Legal groups move to challenge Trump's Arpaio pardon
http://www.politico.com/story/2017/09/11/trump-arpaio-pardon-challenge-242562
Two advocacy groups moved on Monday to challenge Donald Trump's pardon of controversial former Arizona Sheriff Joe Arpaio, alleging that the president's move was unconstitutional because it undermined the power of the federal judiciary. ...
The power to pardon is one of the least limited powers granted to the President in the Constitution. The only limits mentioned in the Constitution are that pardons are limited to offenses against the United States (i.e., not civil or state cases), and that they cannot affect an impeachment process.
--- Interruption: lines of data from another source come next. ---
### src/rtl/uart_mmio_pkg.sv
// Shared register map, status bit positions and address decode for the
// UART MMIO responder.
package uart_mmio_pkg;

   localparam logic [31:0] ADDR_TX_STAT = 32'h8000_0000;
   localparam logic [31:0] ADDR_RX_STAT = 32'h8000_0004;
   localparam logic [31:0] ADDR_TX_DATA = 32'h8000_0008;
   localparam logic [31:0] ADDR_RX_DATA = 32'h8000_000C;

   localparam int unsigned TX_NF_BIT  = 0;
   localparam int unsigned TX_OVF_BIT = 1;

   typedef enum logic [2:0] {
      SEL_NONE,
      SEL_TX_STAT,
      SEL_RX_STAT,
      SEL_TX_DATA,
      SEL_RX_DATA
   } reg_sel_e;

   // Exact 32-bit match; anything else selects nothing.
   function automatic reg_sel_e decode_addr(input logic [31:0] a);
      reg_sel_e sel;
      case (a)
         ADDR_TX_STAT: sel = SEL_TX_STAT;
         ADDR_RX_STAT: sel = SEL_RX_STAT;
         ADDR_TX_DATA: sel = SEL_TX_DATA;
         ADDR_RX_DATA: sel = SEL_RX_DATA;
         default:      sel = SEL_NONE;
      endcase
      return sel;
   endfunction

endpackage

### src/rtl/uart_mmio_fifo.sv
// Byte FIFO with registered head; a push into a full FIFO is accepted only
// when a pop happens in the same cycle.
module uart_mmio_fifo #(
   parameter int unsigned DEPTH = 4,
   parameter int unsigned WIDTH = 8
) (
   input  logic             clk,
   input  logic             rst_n,
   input  logic             push_i,
   input  logic             pop_i,
   input  logic [WIDTH-1:0] wdata_i,
   output logic             full_o,
   output logic             empty_o,
   output logic [WIDTH-1:0] head_o
);

   localparam int unsigned PW = $clog2(DEPTH);
   localparam int unsigned CW = PW + 1;
   localparam logic [CW-1:0] FULL_CNT = CW'(DEPTH);

   logic [WIDTH-1:0] mem_q [DEPTH];
   logic [PW-1:0]    wr_ptr_q, wr_ptr_d;
   logic [PW-1:0]    rd_ptr_q, rd_ptr_d;
   logic [CW-1:0]    count_q, count_d;
   logic             do_push, do_pop;

   assign full_o  = (count_q == FULL_CNT);
   assign empty_o = (count_q == '0);
   assign head_o  = mem_q[rd_ptr_q];

   always_comb begin
      do_pop   = pop_i && !empty_o;
      do_push  = push_i && (!full_o || do_pop);
      wr_ptr_d = do_push ? wr_ptr_q + PW'(1) : wr_ptr_q;
      rd_ptr_d = do_pop  ? rd_ptr_q + PW'(1) : rd_ptr_q;
      count_d  = count_q;
      if (do_push && !do_pop) begin
         count_d = count_q + CW'(1);
      end else if (!do_push && do_pop) begin
         count_d = count_q - CW'(1);
      end
   end

   always_ff @(posedge clk or negedge rst_n) begin
      if (!rst_n) begin
         wr_ptr_q <= '0;
         rd_ptr_q <= '0;
         count_q  <= '0;
      end else begin
         wr_ptr_q <= wr_ptr_d;
         rd_ptr_q <= rd_ptr_d;
         count_q  <= count_d;
      end
   end

   // Storage carries no reset; validity is tracked by count_q alone.
   always_ff @(posedge clk) begin
      if (do_push) begin
         mem_q[wr_ptr_q] <= wdata_i;
      end
   end

endmodule
==> config.mk <==
export PLATFORM = sky130hd
export DESIGN_NAME = ram_block_mover
export DESIGN_NICKNAME = d
export VERILOG_FILES = /design/src/rtl/ram_block_mover_pkg.sv /design/src/rtl/ram_block_mover.sv
export SDC_FILE = /design/constraint.sdc
export NUM_CORES = 1
export LEC_CHECK = 0
export ABC_AREA = 1
export BUFFER_PORTS_ARGS = -buffer_cell sky130_fd_sc_hd__buf_4
export CORE_MARGIN = 2
export CORE_UTILIZATION = 47
export CTS_BUF_LIST = sky130_fd_sc_hd__clkbuf_4
export CTS_CLUSTER_SIZE = 16
export DETAILED_ROUTE_END_ITERATION = 10
export GPL_TIMING_DRIVEN = 0
export PLACE_DENSITY = 0.7
export SLEW_MARGIN = 5
export SYNTH_ARGS = -nofsm -noshare
export SYNTH_HDL_FRONTEND = slang
export SYNTH_SLANG_ARGS = --single-unit
==> constraint.sdc <==
create_clock -name clock -period 3.1 [get_ports clock]
set_clock_uncertainty 0.05 [all_clocks]
set_input_delay 0.155 -clock clock [delete_from_list [all_inputs] [get_ports clock]]
set_output_delay 0.155 -clock clock [all_outputs]
set_load 0.02 [all_outputs]
==> src/rtl/ram_block_mover_pkg.sv <==
// rtl/ram_block_mover_pkg.sv - shared state encoding and mode constants for the RAM block mover
package ram_block_mover_pkg;

  typedef enum logic [2:0] {
    ST_IDLE  = 3'd0,
    ST_READ  = 3'd1,
    ST_WRITE = 3'd2,
    ST_FILL  = 3'd3,
    ST_DONE  = 3'd4
  } state_e;

  localparam logic MODE_COPY = 1'b0;
  localparam logic MODE_FILL = 1'b1;

endpackage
A reprieve is the commutation or lessening of a sentence already imposed; it does not affect the legal guilt of a person. A pardon, however, completely wipes out the legal effects of a conviction. A pardon can be issued from the time an offense is committed, and can even be issued after the full sentence has been served. It cannot, however, be granted before an offense has been committed, which would give the President the power to waive the laws.
http://www.heritage.org/constitution#!/articles/2/essays/89/pardon-power
You pathetic lil' weenies need to clean your soiled panties and start living in the real world. President Trump has the undeniable, Constitutional power to pardon Joe Arpaio - period, end of story. Get over it. Clintoon and Soetoro pardoned some highly reprehensible criminals for political purposes. We didn't like it, but we moved on. You need to grow up and do the same.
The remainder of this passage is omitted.